▶ _Data to use_:
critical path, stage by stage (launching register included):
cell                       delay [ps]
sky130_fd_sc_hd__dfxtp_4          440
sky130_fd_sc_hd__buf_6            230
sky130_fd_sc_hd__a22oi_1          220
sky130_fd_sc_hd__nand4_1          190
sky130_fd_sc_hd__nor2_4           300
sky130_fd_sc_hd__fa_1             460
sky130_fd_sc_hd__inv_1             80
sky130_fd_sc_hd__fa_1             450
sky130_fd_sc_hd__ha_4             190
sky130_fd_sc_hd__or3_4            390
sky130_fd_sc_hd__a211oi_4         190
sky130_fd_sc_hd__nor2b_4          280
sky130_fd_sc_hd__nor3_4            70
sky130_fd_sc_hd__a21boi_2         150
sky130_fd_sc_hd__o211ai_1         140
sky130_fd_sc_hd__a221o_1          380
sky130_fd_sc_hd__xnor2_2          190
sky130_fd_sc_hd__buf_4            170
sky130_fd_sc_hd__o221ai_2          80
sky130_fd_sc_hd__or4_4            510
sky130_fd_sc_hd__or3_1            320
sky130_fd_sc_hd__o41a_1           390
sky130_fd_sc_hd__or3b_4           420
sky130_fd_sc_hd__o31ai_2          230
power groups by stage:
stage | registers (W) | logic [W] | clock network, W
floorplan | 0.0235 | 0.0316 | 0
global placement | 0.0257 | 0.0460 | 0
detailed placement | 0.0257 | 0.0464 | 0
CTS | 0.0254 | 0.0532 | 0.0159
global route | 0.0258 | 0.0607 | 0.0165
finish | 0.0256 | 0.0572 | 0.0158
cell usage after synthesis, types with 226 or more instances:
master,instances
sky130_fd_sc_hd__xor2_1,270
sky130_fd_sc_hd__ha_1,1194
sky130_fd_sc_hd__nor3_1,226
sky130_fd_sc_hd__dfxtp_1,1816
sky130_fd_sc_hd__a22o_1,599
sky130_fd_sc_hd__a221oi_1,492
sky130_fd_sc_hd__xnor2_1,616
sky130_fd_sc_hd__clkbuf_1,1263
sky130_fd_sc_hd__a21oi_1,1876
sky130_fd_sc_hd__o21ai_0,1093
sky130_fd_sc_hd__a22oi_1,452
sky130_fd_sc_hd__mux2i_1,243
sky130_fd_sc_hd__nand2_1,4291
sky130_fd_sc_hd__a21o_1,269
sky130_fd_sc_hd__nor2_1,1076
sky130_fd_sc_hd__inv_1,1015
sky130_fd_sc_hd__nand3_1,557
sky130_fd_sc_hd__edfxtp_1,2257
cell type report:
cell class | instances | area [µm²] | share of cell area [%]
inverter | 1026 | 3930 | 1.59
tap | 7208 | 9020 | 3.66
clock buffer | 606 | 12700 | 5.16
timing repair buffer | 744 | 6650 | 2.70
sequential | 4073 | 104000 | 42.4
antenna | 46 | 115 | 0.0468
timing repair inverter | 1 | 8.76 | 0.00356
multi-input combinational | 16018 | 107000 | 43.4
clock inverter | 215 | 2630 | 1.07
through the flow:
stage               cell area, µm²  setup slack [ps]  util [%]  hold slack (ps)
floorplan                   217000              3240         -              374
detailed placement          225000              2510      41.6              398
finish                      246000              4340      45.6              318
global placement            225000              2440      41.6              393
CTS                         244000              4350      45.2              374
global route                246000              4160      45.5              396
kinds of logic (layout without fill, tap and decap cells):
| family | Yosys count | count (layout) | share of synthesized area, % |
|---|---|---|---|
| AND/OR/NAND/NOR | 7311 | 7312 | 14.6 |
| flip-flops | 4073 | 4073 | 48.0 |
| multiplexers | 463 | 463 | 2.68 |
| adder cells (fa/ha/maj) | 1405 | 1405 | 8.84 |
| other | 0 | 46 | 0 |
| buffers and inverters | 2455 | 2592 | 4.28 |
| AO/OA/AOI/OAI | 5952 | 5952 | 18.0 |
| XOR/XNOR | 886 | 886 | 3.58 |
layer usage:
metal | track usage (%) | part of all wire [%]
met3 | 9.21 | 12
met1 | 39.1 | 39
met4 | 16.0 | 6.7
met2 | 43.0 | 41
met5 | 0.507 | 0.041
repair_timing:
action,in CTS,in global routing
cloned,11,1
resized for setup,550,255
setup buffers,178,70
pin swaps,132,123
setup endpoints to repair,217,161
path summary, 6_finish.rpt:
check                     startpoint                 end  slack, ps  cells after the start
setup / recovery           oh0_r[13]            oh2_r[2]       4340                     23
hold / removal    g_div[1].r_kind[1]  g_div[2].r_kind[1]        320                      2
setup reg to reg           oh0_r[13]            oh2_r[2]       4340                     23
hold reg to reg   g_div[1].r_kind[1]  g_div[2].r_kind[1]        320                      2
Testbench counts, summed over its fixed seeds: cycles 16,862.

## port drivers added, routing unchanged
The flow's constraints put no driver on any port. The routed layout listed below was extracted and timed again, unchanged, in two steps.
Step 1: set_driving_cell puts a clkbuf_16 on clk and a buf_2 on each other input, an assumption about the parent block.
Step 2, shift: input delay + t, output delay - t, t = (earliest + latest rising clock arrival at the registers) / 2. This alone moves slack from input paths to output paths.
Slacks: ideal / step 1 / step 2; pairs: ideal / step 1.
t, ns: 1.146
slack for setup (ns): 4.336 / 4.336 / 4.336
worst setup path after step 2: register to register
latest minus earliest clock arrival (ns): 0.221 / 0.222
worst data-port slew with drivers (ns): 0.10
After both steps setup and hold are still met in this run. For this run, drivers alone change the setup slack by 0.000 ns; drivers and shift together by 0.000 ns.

▶ _Exercise_: The first line of the data, the line with "timing repair buffer | 744 | 6650 | 2.70", and all lines in between are to be copied exactly. Leave out everything else.

▶ _Response to the exercise_:
critical path, stage by stage (launching register included):
cell                       delay [ps]
sky130_fd_sc_hd__dfxtp_4          440
sky130_fd_sc_hd__buf_6            230
sky130_fd_sc_hd__a22oi_1          220
sky130_fd_sc_hd__nand4_1          190
sky130_fd_sc_hd__nor2_4           300
sky130_fd_sc_hd__fa_1             460
sky130_fd_sc_hd__inv_1             80
sky130_fd_sc_hd__fa_1             450
sky130_fd_sc_hd__ha_4             190
sky130_fd_sc_hd__or3_4            390
sky130_fd_sc_hd__a211oi_4         190
sky130_fd_sc_hd__nor2b_4          280
sky130_fd_sc_hd__nor3_4            70
sky130_fd_sc_hd__a21boi_2         150
sky130_fd_sc_hd__o211ai_1         140
sky130_fd_sc_hd__a221o_1          380
sky130_fd_sc_hd__xnor2_2          190
sky130_fd_sc_hd__buf_4            170
sky130_fd_sc_hd__o221ai_2          80
sky130_fd_sc_hd__or4_4            510
sky130_fd_sc_hd__or3_1            320
sky130_fd_sc_hd__o41a_1           390
sky130_fd_sc_hd__or3b_4           420
sky130_fd_sc_hd__o31ai_2          230
power groups by stage:
stage | registers (W) | logic [W] | clock network, W
floorplan | 0.0235 | 0.0316 | 0
global placement | 0.0257 | 0.0460 | 0
detailed placement | 0.0257 | 0.0464 | 0
CTS | 0.0254 | 0.0532 | 0.0159
global route | 0.0258 | 0.0607 | 0.0165
finish | 0.0256 | 0.0572 | 0.0158
cell usage after synthesis, types with 226 or more instances:
master,instances
sky130_fd_sc_hd__xor2_1,270
sky130_fd_sc_hd__ha_1,1194
sky130_fd_sc_hd__nor3_1,226
sky130_fd_sc_hd__dfxtp_1,1816
sky130_fd_sc_hd__a22o_1,599
sky130_fd_sc_hd__a221oi_1,492
sky130_fd_sc_hd__xnor2_1,616
sky130_fd_sc_hd__clkbuf_1,1263
sky130_fd_sc_hd__a21oi_1,1876
sky130_fd_sc_hd__o21ai_0,1093
sky130_fd_sc_hd__a22oi_1,452
sky130_fd_sc_hd__mux2i_1,243
sky130_fd_sc_hd__nand2_1,4291
sky130_fd_sc_hd__a21o_1,269
sky130_fd_sc_hd__nor2_1,1076
sky130_fd_sc_hd__inv_1,1015
sky130_fd_sc_hd__nand3_1,557
sky130_fd_sc_hd__edfxtp_1,2257
cell type report:
cell class | instances | area [µm²] | share of cell area [%]
inverter | 1026 | 3930 | 1.59
tap | 7208 | 9020 | 3.66
clock buffer | 606 | 12700 | 5.16
timing repair buffer | 744 | 6650 | 2.70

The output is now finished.